Flavor-Changing Non-Global Logarithms
Andrew J. Larkoski
TL;DR
Flavor-Changing Non-Global Logarithms tackles flavor-dependent non-global logarithms arising from soft ${q}\bar{q}$ emissions that cross jet boundaries. By expanding the leading NGLs as a series in the jet radius $R$ and deriving exact results through ${R^2}$, the authors show this truncation remains accurate to about ${\sim}5\%$ for ${R\le1}$, enabling practical analytic control. They introduce subtractive jet flavor (SJF), an infrared-safe modification of naive jet flavor achieved by subtracting the flavor-dependent NGLs, and validate the approach using fixed-order event generation (e.g., MadGraph) with explicit NNLO constructions and LO/NLO tests.
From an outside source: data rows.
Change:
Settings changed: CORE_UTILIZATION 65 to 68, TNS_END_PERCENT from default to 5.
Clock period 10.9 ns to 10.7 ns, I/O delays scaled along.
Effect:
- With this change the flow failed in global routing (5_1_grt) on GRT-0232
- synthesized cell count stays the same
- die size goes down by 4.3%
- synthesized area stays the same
The work outlines an all-orders perspective via large-${n_f}$ and small-${R}$ limits, suggesting a factorization-resummation program and establishing a robust benchmark for flavor-dependent NGLs in parton showers and phenomenology.
Abstract
Non-global logarithms are low energy correlations between the substructure of a jet and the event in which it is immersed. We study the leading non-global logarithms that arise from soft quark--anti-quark emission and calculate their coefficient as a series in the jet radius, $R$, in arbitrary processes. We calculate the exact coefficient through quadratic order in $R$, and show that this truncation is within $5\%$ of the complete result for radii up to $R = 1$. These quark flavor-dependent non-global logarithms are also responsible for the infrared unsafety of a naïve definition of jet flavor that is simply the net sum of quark flavors in the jet of interest. We propose a small modification of this naïve jet flavor that we call subtractive jet flavor in which the problematic soft logarithms are explicitly subtracted. We further demonstrate how our analytic results can be interfaced with automated numerical fixed-order codes to extract subtractive jet flavor cross sections.